### YOUR OBJECTIVE
Identify each line below that contains the word "macro", and copy it out.

### DATASET
--- config.mk ---
export PLATFORM = sky130hd
export DESIGN_NAME = puf_response_gen
export DESIGN_NICKNAME = d
export VERILOG_FILES = /design/src/rtl/puf_pkg.sv /design/src/rtl/puf_pair_cmp.sv /design/src/rtl/puf_response_gen.sv
export SDC_FILE = /design/constraint.sdc
export NUM_CORES = 1
export LEC_CHECK = 0
export CAP_MARGIN = 20
export CORE_MARGIN = 1.5
export CORE_UTILIZATION = 37
export CTS_BUF_LIST = sky130_fd_sc_hd__clkbuf_16
export DETAILED_ROUTE_END_ITERATION = 8
export PLACE_DENSITY = 0.82
export SYNTH_ARGS = -nofsm -noshare
export SYNTH_HDL_FRONTEND = slang
export SYNTH_SLANG_ARGS = --single-unit
--- constraint.sdc ---
create_clock -name clk -period 2.5 [get_ports clk]
set_clock_uncertainty 0.1 [all_clocks]
set_input_delay 0.625 -clock clk [delete_from_list [all_inputs] [get_ports clk]]
set_output_delay 0.625 -clock clk [all_outputs]
set_load 0.02 [all_outputs]
--- src/rtl/puf_pkg.sv ---
// Shared types and constants for the RO-PUF response generator.
// The stability-mask feature is selected with the PUF_STABILITY_MASK_EN macro.
package puf_pkg;

  typedef enum logic [1:0] {
    ST_IDLE    = 2'd0,
    ST_COLLECT = 2'd1,
    ST_DONE    = 2'd2
  } puf_state_e;

  localparam int PUF_COUNT_W_DEF   = 32;
  localparam int PUF_RESP_BITS_DEF = 16;

  // The index must be able to hold RESP_BITS itself, since it is left at the full count in DONE.
  function automatic int idx_width(input int resp_bits);
    return (resp_bits < 1) ? 1 : $clog2(resp_bits + 1);
  endfunction

endpackage

--- src/rtl/puf_pair_cmp.sv ---
// Combinational comparator for one ring-oscillator count pair.
// With PUF_STABILITY_MASK_EN it also flags pairs whose distance is below MARGIN.
module puf_pair_cmp #(
  parameter int COUNT_W = 32
`ifdef PUF_STABILITY_MASK_EN
  ,
  parameter int MARGIN  = 4
`endif
) (
  input  logic [COUNT_W-1:0] count1,
  input  logic [COUNT_W-1:0] count2,
  output logic               cmp_bit,
  output logic               unstable
);

`ifdef PUF_STABILITY_MASK_EN
  localparam logic [COUNT_W:0] MARGIN_EXT = (COUNT_W + 1)'(MARGIN);

  logic             gt_s;
  logic [COUNT_W:0] mag_s;

  // Magnitude is taken one bit wider than the counts so the extremes cannot wrap.
  always_comb begin
    gt_s = (count2 > count1);
    if (gt_s) begin
      mag_s = {1'b0, count2} - {1'b0, count1};
    end else begin
      mag_s = {1'b0, count1} - {1'b0, count2};
    end
    cmp_bit  = gt_s;
    unstable = (mag_s < MARGIN_EXT);
  end
`else
  // Plain ordering compare; no magnitude logic in this build.
  always_comb begin
    cmp_bit  = (count1 < count2);
    unstable = 1'b0;
  end
`endif

endmodule

--- src/rtl/puf_response_gen.sv ---
// RO-PUF response generator: collects RESP_BITS compared count pairs into one word.
// Optional per-bit stability mask enabled by the PUF_STABILITY_MASK_EN macro.
module puf_response_gen
  import puf_pkg::*;
#(
  parameter int COUNT_W   = PUF_COUNT_W_DEF,
  parameter int RESP_BITS = PUF_RESP_BITS_DEF
`ifdef PUF_STABILITY_MASK_EN
  ,
  parameter int MARGIN    = 4
`endif
) (
  input  logic                                clk,
  input  logic                                rst,
  input  logic                                start,
  output logic                                busy,
  input  logic                                in_valid,
  output logic                                in_ready,
  input  logic [COUNT_W-1:0]                  count1,
  input  logic [COUNT_W-1:0]                  count2,
  output logic                                resp_valid,
  input  logic                                resp_ready,
  output logic [RESP_BITS-1:0]                response,
  output logic [RESP_BITS-1:0]                unstable_mask,
  output logic [idx_width(RESP_BITS)-1:0]     bit_idx
);

  localparam int              IDX_W    = idx_width(RESP_BITS);
  localparam logic [IDX_W-1:0] LAST_IDX = IDX_W'(RESP_BITS - 1);

  puf_state_e           state_q, state_d;
  logic                 busy_q, busy_d;
  logic                 in_ready_q, in_ready_d;
  logic                 resp_valid_q, resp_valid_d;
  logic [RESP_BITS-1:0] response_q, response_d;
  logic [RESP_BITS-1:0] mask_q, mask_d;
  logic [IDX_W-1:0]     bit_idx_q, bit_idx_d;
  logic                 cmp_bit_s;
  logic                 unstable_s;

  puf_pair_cmp #(
    .COUNT_W (COUNT_W)
`ifdef PUF_STABILITY_MASK_EN
    ,
    .MARGIN  (MARGIN)
`endif
  ) u_pair_cmp (
    .count1   (count1),
    .count2   (count2),
    .cmp_bit  (cmp_bit_s),
    .unstable (unstable_s)
  );

  // Next-state, index and word assembly; status flags are decoded from the next state.
  always_comb begin
    state_d    = state_q;
    response_d = response_q;
    mask_d     = mask_q;
    bit_idx_d  = bit_idx_q;

    case (state_q)
      ST_IDLE: begin
        if (start) begin
          response_d = '0;
          mask_d     = '0;
          bit_idx_d  = '0;
          state_d    = ST_COLLECT;
        end else begin
          state_d    = ST_IDLE;
        end
      end
      ST_COLLECT: begin
        if (in_valid) begin
          for (int i = 0; i < RESP_BITS; i++) begin
            if (bit_idx_q == IDX_W'(i)) begin
              response_d[i] = cmp_bit_s;
              mask_d[i]     = unstable_s;
            end else begin
              response_d[i] = response_q[i];
              mask_d[i]     = mask_q[i];
            end
          end
          bit_idx_d = bit_idx_q + {{(IDX_W-1){1'b0}}, 1'b1};
          if (bit_idx_q == LAST_IDX) begin
            state_d = ST_DONE;
          end else begin
            state_d = ST_COLLECT;
          end
        end else begin
          state_d = ST_COLLECT;
        end
      end
      ST_DONE: begin
        if (resp_ready) begin
          state_d = ST_IDLE;
        end else begin
          state_d = ST_DONE;
        end
      end
      default: begin
        state_d = ST_IDLE;
      end
    endcase

    busy_d       = (state_d != ST_IDLE);
    in_ready_d   = (state_d == ST_COLLECT);
    resp_valid_d = (state_d == ST_DONE);
  end

  // State and output registers with synchronous reset.
  always_ff @(posedge clk) begin
    if (rst) begin
      state_q      <= ST_IDLE;
      busy_q       <= 1'b0;
      in_ready_q   <= 1'b0;
      resp_valid_q <= 1'b0;
      response_q   <= '0;
      mask_q       <= '0;
      bit_idx_q    <= '0;
    end else begin
      state_q      <= state_d;
      busy_q       <= busy_d;
      in_ready_q   <= in_ready_d;
      resp_valid_q <= resp_valid_d;
      response_q   <= response_d;
      mask_q       <= mask_d;
      bit_idx_q    <= bit_idx_d;
    end
  end

  assign busy          = busy_q;
  assign in_ready      = in_ready_q;
  assign resp_valid    = resp_valid_q;
  assign response      = response_q;
  assign unstable_mask = mask_q;
  assign bit_idx       = bit_idx_q;

endmodule

==> impl_metrics.env <==
export IMPL_fmax_mhz=406.4
export IMPL_io_pins=109
export IMPL_status="completed"
export IMPL_grt_pass1_vias=2210
export IMPL_routabilityCongestion=0.8308
export IMPL_p_per_area_nw_per_um2=382.3
export IMPL_layout_commonest_cell="clkdlybuf4s50_1"
export IMPL_slew_headroom=0.6023
export IMPL_holdBufCountCts=0
export IMPL_crit_fanout=7
export IMPL_drv_slew=0
export IMPL_start_kind="input pin"
export IMPL_final_cell_mix="clkdlybuf4s50_1 (66), a21oi_1 (29), dfxtp_1 (26)"
export IMPL_clock_path_buffers=2
export IMPL_synth_top_area_frac=0.2444
export IMPL_startpoint="count2[24]"
export IMPL_numPortBuffers=92
export IMPL_die_area_um2=6220
export IMPL_die_h_um=78.87
export IMPL_cts_tree="yes"
export IMPL_swShare=0.2747
export IMPL_synthTopCellsByArea="dfxtp_1 (24%), ha_1 (21%), a21oi_1 (8.2%), inv_1 (6.0%), nor3b_1 (6.0%)"
export IMPL_synth_top_cell_by_area="dfxtp_1"
export IMPL_clock_latency_ps=260
export IMPL_core_area_um2=5540
export IMPL_synth_avg_cell_area_um2=7.976
export IMPL_reg2reg_from="state_q[0]$_SDFF_PP0_"
export IMPL_clockPowerShare=0.334
export IMPL_cts_root_buf="clkbuf_16"
export IMPL_period_needed_ps=2461
export IMPL_setup_slack_ps=39.47
export IMPL_path_clk_slew_ps=60
export IMPL_grt_antenna_before_repair=0
export IMPL_ir_drop_mv=0.3230
export IMPL_wl_per_cell_um=14.28
export IMPL_drtIter0Drc=39
export IMPL_crit_path_end_kind="register"
export IMPL_setup_tns_ps=0
export IMPL_synth_seq_area_share=0.2444
export IMPL_finalSetupViolations=0
export IMPL_grt_pass1_wl_mm=9.570
export IMPL_dp_worst_setup_slack_ps=-511.9
export IMPL_grt_overflow=0
export IMPL_grt_max_degree=27
export IMPL_rr_worst_depth=6
export IMPL_h_tree_depth=1
export IMPL_path_class="in -> reg"
export IMPL_routed_via_density=4.993
export IMPL_fin_crit_sh=0.9842
export IMPL_dpl_hpwl_mm=4.208
export IMPL_power_frac_comb=0.347
export IMPL_ys_warn_count=0
export IMPL_cp_endpoint="response[1]$_SDFFE_PP0P_"
export IMPL_power_leakage_uw=0.001741
export IMPL_seq_power_share=0.319
export IMPL_rr_endpoint="response[11]$_SDFFE_PP0P_"
export IMPL_fin_nets=474
export IMPL_finalNonFillerCells=440
export IMPL_syn_area_um2=2130
export IMPL_initial_core_util=0.3844
export IMPL_yosysUniqueCellTypes=33
export IMPL_drtPass1Iterations=4
export IMPL_dp_cells=433
export IMPL_r2r_slack_ps=580
export IMPL_ys_ff_latch=26
export IMPL_power_switching_uw=378.5
export IMPL_wl_mm=6.285
export IMPL_cp_arrival_ps=2570
export IMPL_area_growth_pct=69.27
export IMPL_synth_cells=267
export IMPL_die_w_um=78.87
export IMPL_hold_viol_final=0
export IMPL_holdCritPathClass="reg -> reg"
export IMPL_grt_usage=0.1914
export IMPL_nFillCells=449
export IMPL_num_vias=2197
export IMPL_max_slew_worst_pin_slew_ps=595.4
export IMPL_maxCapViolCount=0
export IMPL_std_cell_rows=27
export IMPL_ant_nets=0
export IMPL_required_ps=2610
export IMPL_cts_buffers=3
export IMPL_p_int_uw=999.5
export IMPL_holdCritStartpoint="bit_idx[4]$_SDFFE_PP0P_"
export IMPL_drc=0
export IMPL_antenna_cells=0
export IMPL_drive_gt1_frac=0.2038
export IMPL_clock_sinks=26
## worst max-delay path, stage by stage
cell and delay (ps):
clkdlybuf4s50_1 480, inv_2 50, ha_4 140, a21oi_1 240, o21ai_2 100, or2b_4 200
nand4_1 140, a41oi_4 240, buf_6 150, buf_16 110, a21o_1 100
## area by class of cell
cell class | count | area [µm²] | share of cell area
Multi-Input combinational cell | 197 | 1663 | 0.4613
Inverter | 34 | 127.6 | 0.03540
Sequential cell | 26 | 520.5 | 0.1444
Clock inverter | 1 | 30.03 | 0.008330
Timing Repair Buffer | 107 | 1099 | 0.3048
Clock buffer | 3 | 75.07 | 0.02083
Tap cell | 72 | 90.09 | 0.02499
## how the worst min path moves through the flow
stage	slack, ps	to	cells after the start
floorplan	460	resp_valid$_SDFF_PP0_	2
global placement	470	bit_idx[4]$_SDFFE_PP0P_	2
detailed placement	480	bit_idx[4]$_SDFFE_PP0P_	2
CTS	490	bit_idx[4]$_SDFFE_PP0P_	2
global route	520	bit_idx[4]$_SDFFE_PP0P_	2
finish	490	bit_idx[4]$_SDFFE_PP0P_	2
## power groups by stage
| stage | Sequential, µW | Clock, µW | Combinational, µW |
|---|---|---|---|
| after floorplan | 467 | 0 | 203 |
| after global placement | 449 | 0 | 388 |
| after detailed placement | 449 | 0 | 396 |
| after CTS | 440 | 467 | 437 |
| after global routing | 442 | 486 | 522 |
| final | 440 | 461 | 478 |
## cells by family after synthesis
kind of cell,share of synthesized area
simple gates,0.1992
compound gates,0.1939
buf+inv,0.1357
fa+ha+maj,0.2115
flops,0.2444
xor+xnor,0.008227
other cells,0.001761
mux,0.005288
## layer usage
| layer | global-route usage | part of all wire |
|---|---|---|
| met3 | 0.02874 | 0.068 |
| met5 | 0 | 0 |
| met1 | 0.2032 | 0.40 |
| met2 | 0.3905 | 0.51 |
| met4 | 0.04211 | 0.014 |
## stage by stage
stage	area (µm²)	util	hold slack [ps]	total power (µW)
3_5_place_dp	3138	0.5664	475.6	845.2
6_report	3605	0.6506	492.2	1378
4_1_cts	3432	0.6195	486.5	1344
3_3_place_gp	3138	0.5664	472.8	836.5
5_1_grt	3605	0.6506	515.0	1450
2_1_floorplan	2186	-	464.7	669.7
## flip-flops by register name, summed over array words and instances (netlist names)
name        count
bit_idx         5
busy            1
in_ready        1
resp_valid      1
response       16
state_q         2
## timing repair
action / CTS / global route
buffers inserted: 1 / 2
setup endpoints to repair: 16 / 16
cloned: 1 / 0
pin swaps: 16 / 14
endpoints found under the hold margin: 0 / 0
resized for setup: 46 / 42
## cells in the mapped netlist
cell type and number:
xor2_1 2, nand2b_1 1, clkbuf_1 7, buf_6 1, a41oi_4 1, inv_1 34
nand2_1 10, a211o_1 2, nor3b_1 17, a21o_1 12, and3_1 3, nand3_1 8
or2b_1 1, or2b_2 1, mux2_2 1, nor2b_1 2, o221ai_1 1, buf_4 16
ha_1 36, a22oi_1 1, a21oi_1 35, a21o_2 5, nor3_1 7, buf_1 1
nand4_1 5, dfxtp_1 26, or3b_2 1, and4_2 1, and4_1 1, conb_1 1
o21ai_0 6, nor2_1 19, a31oi_1 2
(Power assumes the default switching activity.)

### WORKED SOLUTION
// The stability-mask feature is selected with the PUF_STABILITY_MASK_EN macro.
// Optional per-bit stability mask enabled by the PUF_STABILITY_MASK_EN macro.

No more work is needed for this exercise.